Synthesis and biological evaluation of a targeted DNA-binding transcriptional activator with HDAC8 inhibitory activity

Development of multifunctional transcriptional activators is of increasing importance as they could trigger complicated gene networks. Recently, we developed a differential gene activating multifunctional small molecule SAHA-PIP (Sδ) by conjugating a histone deacetylase (HDAC) inhibitor, SAHA, to a selective DNA-binding pyrrole-imidazole polyamide (PIP). Epigenetic activity of Sδ was attributed to the active metal-binding (-NHOH) domain of SAHA. We synthesized a derivative of Sδ, called Jδ to evaluate the role of surface recognition domain (-phenyl) of SAHA in Sδ-mediated transcriptional activation.
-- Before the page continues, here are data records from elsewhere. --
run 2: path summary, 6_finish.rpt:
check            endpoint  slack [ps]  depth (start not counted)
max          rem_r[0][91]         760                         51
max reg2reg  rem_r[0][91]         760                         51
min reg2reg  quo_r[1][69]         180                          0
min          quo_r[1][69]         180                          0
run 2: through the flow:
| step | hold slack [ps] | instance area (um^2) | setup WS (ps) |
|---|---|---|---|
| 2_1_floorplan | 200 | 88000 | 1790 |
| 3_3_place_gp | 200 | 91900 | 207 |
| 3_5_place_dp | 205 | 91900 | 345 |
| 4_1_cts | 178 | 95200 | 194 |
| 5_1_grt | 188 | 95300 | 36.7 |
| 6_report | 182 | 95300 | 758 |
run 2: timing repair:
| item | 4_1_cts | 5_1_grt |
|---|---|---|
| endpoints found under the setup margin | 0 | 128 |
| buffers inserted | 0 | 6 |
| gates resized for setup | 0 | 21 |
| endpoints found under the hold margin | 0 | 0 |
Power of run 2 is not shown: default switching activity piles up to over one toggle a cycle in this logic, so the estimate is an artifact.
$ cat src/hw/rtl/assert_macros.svh
// Assertion macros shared by the RTL of the bus decoder.
// Included by files that carry concurrent assertions; depends on nothing.
`ifndef ASSERT_MACROS_SVH
`define ASSERT_MACROS_SVH

// Checked on every rising edge once reset is released.
`define ASSERT_RUN(lbl, clk, rstn, prop, msg) \
    lbl: assert property (@(posedge clk) disable iff (!rstn) prop) else $error(msg);

// Checked on every rising edge, reset included.
`define ASSERT_ALWAYS(lbl, clk, prop, msg) \
    lbl: assert property (@(posedge clk) prop) else $error(msg);

`endif

$ cat src/hw/rtl/bdoam_ram.sv
// Generic single-port-write, single-port-read RAM with a registered read.
// Used for work RAM and high RAM of the bus decoder; depends on nothing.
module bdoam_ram #(
    parameter int DATA_W = 8,
    parameter int DEPTH  = 256
) (
    input  logic                     aclk,
    input  logic                     we,
    input  logic [$clog2(DEPTH)-1:0] waddr,
    input  logic [DATA_W-1:0]        wdata,
    input  logic                     re,
    input  logic [$clog2(DEPTH)-1:0] raddr,
    output logic [DATA_W-1:0]        rdata
);

    logic [DATA_W-1:0] mem_reg [DEPTH];
    logic [DATA_W-1:0] rdata_reg;

    // Write port.
    always_ff @(posedge aclk) begin
        if (we) begin
            mem_reg[waddr] <= wdata;
        end
    end

    // Registered read port; the data holds until the next read.
    always_ff @(posedge aclk) begin
        if (re) begin
            rdata_reg <= mem_reg[raddr];
        end
    end

    assign rdata = rdata_reg;

endmodule
### config.mk
export PLATFORM = sky130hd
export DESIGN_NAME = vector_terminal_address_encoder_top
export DESIGN_NICKNAME = d
export VERILOG_FILES = /design/src/rtl/core/vtae_pkg.sv /design/src/rtl/core/vector_terminal_address_encoder_top.sv /design/src/rtl/core/vtae_front.sv /design/src/rtl/core/vtae_queue.sv /design/src/rtl/core/vtae_back.sv
export SDC_FILE = /design/constraint.sdc
export NUM_CORES = 1
export LEC_CHECK = 0
export BUFFER_PORTS_ARGS = -buffer_cell sky130_fd_sc_hd__buf_2
export CORE_ASPECT_RATIO = 0.6
export CORE_MARGIN = 10
export CORE_UTILIZATION = 50
export DETAILED_ROUTE_END_ITERATION = 8
export PLACE_DENSITY_LB_ADDON = 0.05
export SYNTH_ARGS = -nofsm -noshare
export SYNTH_HDL_FRONTEND = slang
export SYNTH_SLANG_ARGS = --single-unit
### constraint.sdc
create_clock -name clk -period 17.6 [get_ports clk]
set_clock_uncertainty 0.2 [all_clocks]
set_input_delay 0.88 -clock clk [delete_from_list [all_inputs] [get_ports clk]]
set_output_delay 0.88 -clock clk [all_outputs]
set_load 0.02 [all_outputs]
**src/rtl/sptmq_pkg.sv**
```systemverilog
// shared types, constants and codes of the strict priority timed message queue
// no dependencies
package sptmq_pkg;

  localparam int QUEUE_DEPTH_DEF = 8;
  localparam int TIME_BITS_DEF   = 16;
  localparam int NUM_LEVELS      = 3;

  localparam logic [1:0] MODE_ADD   = 2'd0;
  localparam logic [1:0] MODE_TICK  = 2'd1;
  localparam logic [1:0] MODE_CLEAR = 2'd2;

  typedef enum logic {
    ST_IDLE,
    ST_EXEC
  } state_e;

  typedef struct packed {
    logic [1:0]  mode;
    logic [1:0]  level;
    logic [15:0] message_id;
    logic [15:0] display_time;
    logic [15:0] elapsed;
  } req_t;

  typedef struct packed {
    logic [15:0] current_message;
    logic        displaying;
    logic [15:0] time_left;
    logic        dropped;
  } rsp_t;

  typedef struct packed {
    logic load;
    logic exec;
  } cmd_t;

endpackage

```
**src/rtl/strict_priority_timed_message_queue_core.sv**
```systemverilog
// top level of the strict priority timed message queue
// depends on sptmq_pkg, sptmq_ctrl, sptmq_datapath (and sptmq_ram below it)
//
// A request is taken when start is high and busy is low and executes in the
// following ST_EXEC state; its result appears on rsp_o with result_valid_o
// high for exactly one cycle right after. No new request is taken in
// ST_EXEC, which covers the registered read of the queue rams; they always
// present the head entry of each queue. The receiver cannot stall: every
// result must be captured in its strobe cycle. Queue storage is not cleared
// at reset; head and fill pointers, current message, timer and strobe are.
module strict_priority_timed_message_queue_core #(
  parameter int QUEUE_DEPTH = sptmq_pkg::QUEUE_DEPTH_DEF,
  parameter int TIME_BITS   = sptmq_pkg::TIME_BITS_DEF
) (
  input  logic            clk_i,
  input  logic            rst_ni,
  input  logic            start,
  output logic            busy,
  input  sptmq_pkg::req_t req_i,
  output logic            result_valid_o,
  output sptmq_pkg::rsp_t rsp_o
);

  sptmq_pkg::cmd_t cmd;

  sptmq_ctrl u_ctrl (
    .clk_i   (clk_i),
    .rst_ni  (rst_ni),
    .start_i (start),
    .busy_o  (busy),
    .cmd_o   (cmd)
  );

  sptmq_datapath #(
    .QUEUE_DEPTH (QUEUE_DEPTH),
    .TIME_BITS   (TIME_BITS)
  ) u_datapath (
    .clk_i          (clk_i),
    .rst_ni         (rst_ni),
    .cmd_i          (cmd),
    .req_i          (req_i),
    .result_valid_o (result_valid_o),
    .rsp_o          (rsp_o)
  );

  a_accept_busy: assert property (@(posedge clk_i) disable iff (!rst_ni)
    start && !busy |=> busy)
    else $error("request accepted without going busy");

  a_busy_result: assert property (@(posedge clk_i) disable iff (!rst_ni)
    busy |=> result_valid_o && !busy)
    else $error("execution cycle not followed by a result");

  a_result_origin: assert property (@(posedge clk_i) disable iff (!rst_ni)
    result_valid_o |-> $past(busy))
    else $error("result without a preceding execution cycle");

endmodule

```
**src/rtl/sptmq_ram.sv**
```systemverilog
// generic single write, single read ram with registered read data
// no dependencies
module sptmq_ram #(
  parameter int WIDTH = 32,
  parameter int DEPTH = 8
) (
  input  logic                                   clk_i,
  input  logic                                   wr_en_i,
  input  logic [((DEPTH > 1) ? $clog2(DEPTH) : 1)-1:0] wr_addr_i,
  input  logic [WIDTH-1:0]                       wr_data_i,
  input  logic [((DEPTH > 1) ? $clog2(DEPTH) : 1)-1:0] rd_addr_i,
  output logic [WIDTH-1:0]                       rd_data_o
);

  logic [WIDTH-1:0] mem_q [DEPTH];
  logic [WIDTH-1:0] rd_data_q;

  always_ff @(posedge clk_i) begin
    if (wr_en_i) begin
      mem_q[wr_addr_i] <= wr_data_i;
    end
    rd_data_q <= mem_q[rd_addr_i];
  end

  assign rd_data_o = rd_data_q;

endmodule

```
**src/rtl/sptmq_ctrl.sv**
```systemverilog
// controller state machine: accepts a request and schedules its execution
// depends on sptmq_pkg
module sptmq_ctrl (
  input  logic              clk_i,
  input  logic              rst_ni,
  input  logic              start_i,
  output logic              busy_o,
  output sptmq_pkg::cmd_t   cmd_o
);

  sptmq_pkg::state_e state_q, state_d;

  always_ff @(posedge clk_i or negedge rst_ni) begin
    if (!rst_ni) begin
      state_q <= sptmq_pkg::ST_IDLE;
    end else begin
      state_q <= state_d;
    end
  end

  always_comb begin
    state_d = state_q;
    unique case (state_q)
      sptmq_pkg::ST_IDLE: begin
        if (start_i) begin
          state_d = sptmq_pkg::ST_EXEC;
        end
      end
      sptmq_pkg::ST_EXEC: begin
        state_d = sptmq_pkg::ST_IDLE;
      end
      default: begin
        state_d = sptmq_pkg::ST_IDLE;
      end
    endcase
  end

  always_comb begin
    busy_o     = 1'b0;
    cmd_o.load = 1'b0;
    cmd_o.exec = 1'b0;
    unique case (state_q)
      sptmq_pkg::ST_IDLE: begin
        cmd_o.load = start_i;
      end
      sptmq_pkg::ST_EXEC: begin
        busy_o     = 1'b1;
        cmd_o.exec = 1'b1;
      end
      default: begin
        busy_o = 1'b0;
      end
    endcase
  end

endmodule

```
**src/rtl/sptmq_datapath.sv**
```systemverilog
// datapath: three priority queues in ram, head and fill pointers, display timer
// depends on sptmq_pkg and sptmq_ram
module sptmq_datapath #(
  parameter int QUEUE_DEPTH = sptmq_pkg::QUEUE_DEPTH_DEF,
  parameter int TIME_BITS   = sptmq_pkg::TIME_BITS_DEF
) (
  input  logic              clk_i,
  input  logic              rst_ni,
  input  sptmq_pkg::cmd_t   cmd_i,
  input  sptmq_pkg::req_t   req_i,
  output logic              result_valid_o,
  output sptmq_pkg::rsp_t   rsp_o
);

  localparam int NL      = sptmq_pkg::NUM_LEVELS;
  localparam int PTR_W   = (QUEUE_DEPTH > 1) ? $clog2(QUEUE_DEPTH) : 1;
  localparam int CNT_W   = $clog2(QUEUE_DEPTH + 1);
  localparam int SUM_W   = PTR_W + 2;
  localparam int ENTRY_W = 16 + TIME_BITS;

  function automatic logic [TIME_BITS-1:0] to_time(input logic [15:0] v);
    logic [TIME_BITS+15:0] w;
    w = {{TIME_BITS{1'b0}}, v};
    return w[TIME_BITS-1:0];
  endfunction

  function automatic logic [15:0] to_out(input logic [TIME_BITS-1:0] v);
    logic [TIME_BITS+15:0] w;
    w = {16'b0, v};
    return w[15:0];
  endfunction

  sptmq_pkg::req_t      req_q;
  logic [PTR_W-1:0]     head_q [NL];
  logic [PTR_W-1:0]     head_d [NL];
  logic [CNT_W-1:0]     fill_q [NL];
  logic [CNT_W-1:0]     fill_d [NL];
  logic [PTR_W-1:0]     tail   [NL];
  logic [PTR_W-1:0]     head_nx [NL];
  logic [ENTRY_W-1:0]   rd_data [NL];
  logic [NL-1:0]        wr_en;
  logic [ENTRY_W-1:0]   wr_data;
  logic [15:0]          cur_q, cur_d;
  logic [TIME_BITS-1:0] rem_q, rem_d;
  logic [TIME_BITS-1:0] rem_dec;
  logic [TIME_BITS-1:0] elapsed_t;
  logic                 dropped;
  logic                 popped;
  logic                 result_valid_q;
  sptmq_pkg::rsp_t      rsp_q;

  always_ff @(posedge clk_i) begin
    if (cmd_i.load) begin
      req_q <= req_i;
    end
  end

  always_comb begin
    for (int l = 0; l < NL; l++) begin
      logic [SUM_W-1:0] sum;
      sum = SUM_W'(head_q[l]) + SUM_W'(fill_q[l]);
      if (sum >= SUM_W'(QUEUE_DEPTH)) begin
        sum = sum - SUM_W'(QUEUE_DEPTH);
      end
      tail[l]    = sum[PTR_W-1:0];
      head_nx[l] = (head_q[l] == PTR_W'(QUEUE_DEPTH - 1)) ? '0 : head_q[l] + PTR_W'(1);
    end
  end

  assign wr_data   = {req_q.message_id, to_time(req_q.display_time)};
  assign elapsed_t = to_time(req_q.elapsed);
  assign rem_dec   = (rem_q > elapsed_t) ? rem_q - elapsed_t : '0;

  always_comb begin
    wr_en   = '0;
    dropped = 1'b0;
    popped  = 1'b0;
    cur_d   = cur_q;
    rem_d   = rem_q;
    for (int l = 0; l < NL; l++) begin
      head_d[l] = head_q[l];
      fill_d[l] = fill_q[l];
    end
    if (cmd_i.exec) begin
      unique case (req_q.mode)
        sptmq_pkg::MODE_ADD: begin
          dropped = 1'b1;
          for (int l = 0; l < NL; l++) begin
            if (req_q.level == 2'(l) && fill_q[l] != CNT_W'(QUEUE_DEPTH)) begin
              dropped   = 1'b0;
              wr_en[l]  = 1'b1;
              fill_d[l] = fill_q[l] + CNT_W'(1);
            end
          end
        end
        sptmq_pkg::MODE_TICK: begin
          rem_d = rem_dec;
          if (rem_dec == '0) begin
            cur_d = '0;
            for (int l = 0; l < NL; l++) begin
              if (!popped && fill_q[l] != '0) begin
                popped    = 1'b1;
                cur_d     = rd_data[l][ENTRY_W-1 -: 16];
                rem_d     = rd_data[l][TIME_BITS-1:0];
                head_d[l] = head_nx[l];
                fill_d[l] = fill_q[l] - CNT_W'(1);
              end
            end
          end
        end
        sptmq_pkg::MODE_CLEAR: begin
          cur_d = '0;
          rem_d = '0;
          for (int l = 0; l < NL; l++) begin
            head_d[l] = '0;
            fill_d[l] = '0;
          end
        end
        default: begin
          cur_d = cur_q;
        end
      endcase
    end
  end

  always_ff @(posedge clk_i or negedge rst_ni) begin
    if (!rst_ni) begin
      cur_q          <= '0;
      rem_q          <= '0;
      result_valid_q <= 1'b0;
      for (int l = 0; l < NL; l++) begin
        head_q[l] <= '0;
        fill_q[l] <= '0;
      end
    end else begin
      cur_q          <= cur_d;
      rem_q          <= rem_d;
      result_valid_q <= cmd_i.exec;
      for (int l = 0; l < NL; l++) begin
        head_q[l] <= head_d[l];
        fill_q[l] <= fill_d[l];
      end
    end
  end

  always_ff @(posedge clk_i) begin
    if (cmd_i.exec) begin
      rsp_q.current_message <= cur_d;
      rsp_q.displaying      <= (rem_d != '0) && (cur_d != '0);
      rsp_q.time_left       <= to_out(rem_d);
      rsp_q.dropped         <= dropped;
    end
  end

  for (genvar g = 0; g < NL; g++) begin : g_queue
    sptmq_ram #(
      .WIDTH (ENTRY_W),
      .DEPTH (QUEUE_DEPTH)
    ) u_ram (
      .clk_i     (clk_i),
      .wr_en_i   (wr_en[g]),
      .wr_addr_i (tail[g]),
      .wr_data_i (wr_data),
      .rd_addr_i (head_q[g]),
      .rd_data_o (rd_data[g])
    );
  end

  assign result_valid_o = result_valid_q;
  assign rsp_o          = rsp_q;

  for (genvar g = 0; g < NL; g++) begin : g_chk
    a_fill_bound: assert property (@(posedge clk_i) disable iff (!rst_ni)
      fill_q[g] <= CNT_W'(QUEUE_DEPTH))
      else $error("queue fill count beyond depth");
  end

  a_drop_only_add: assert property (@(posedge clk_i) disable iff (!rst_ni)
    dropped |-> cmd_i.exec && req_q.mode == sptmq_pkg::MODE_ADD)
    else $error("drop flagged outside an add");

endmodule
```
In vitro studies revealed that Jδ displayed potent inhibitory activity against HDAC8. Jδ retained the pluripotency gene-inducing ability of Sδ when used alone and in combination with Sδ; a notable increase in the pluripotency gene expression was observed. Interestingly, Jδ significantly induced the expression of HDAC8-controlled Otx2 and Lhx1. Our results suggest that the epigenetic activity of our multifunctional molecule could be altered to improve its efficiency as a transcriptional activator for intricate gene network(s).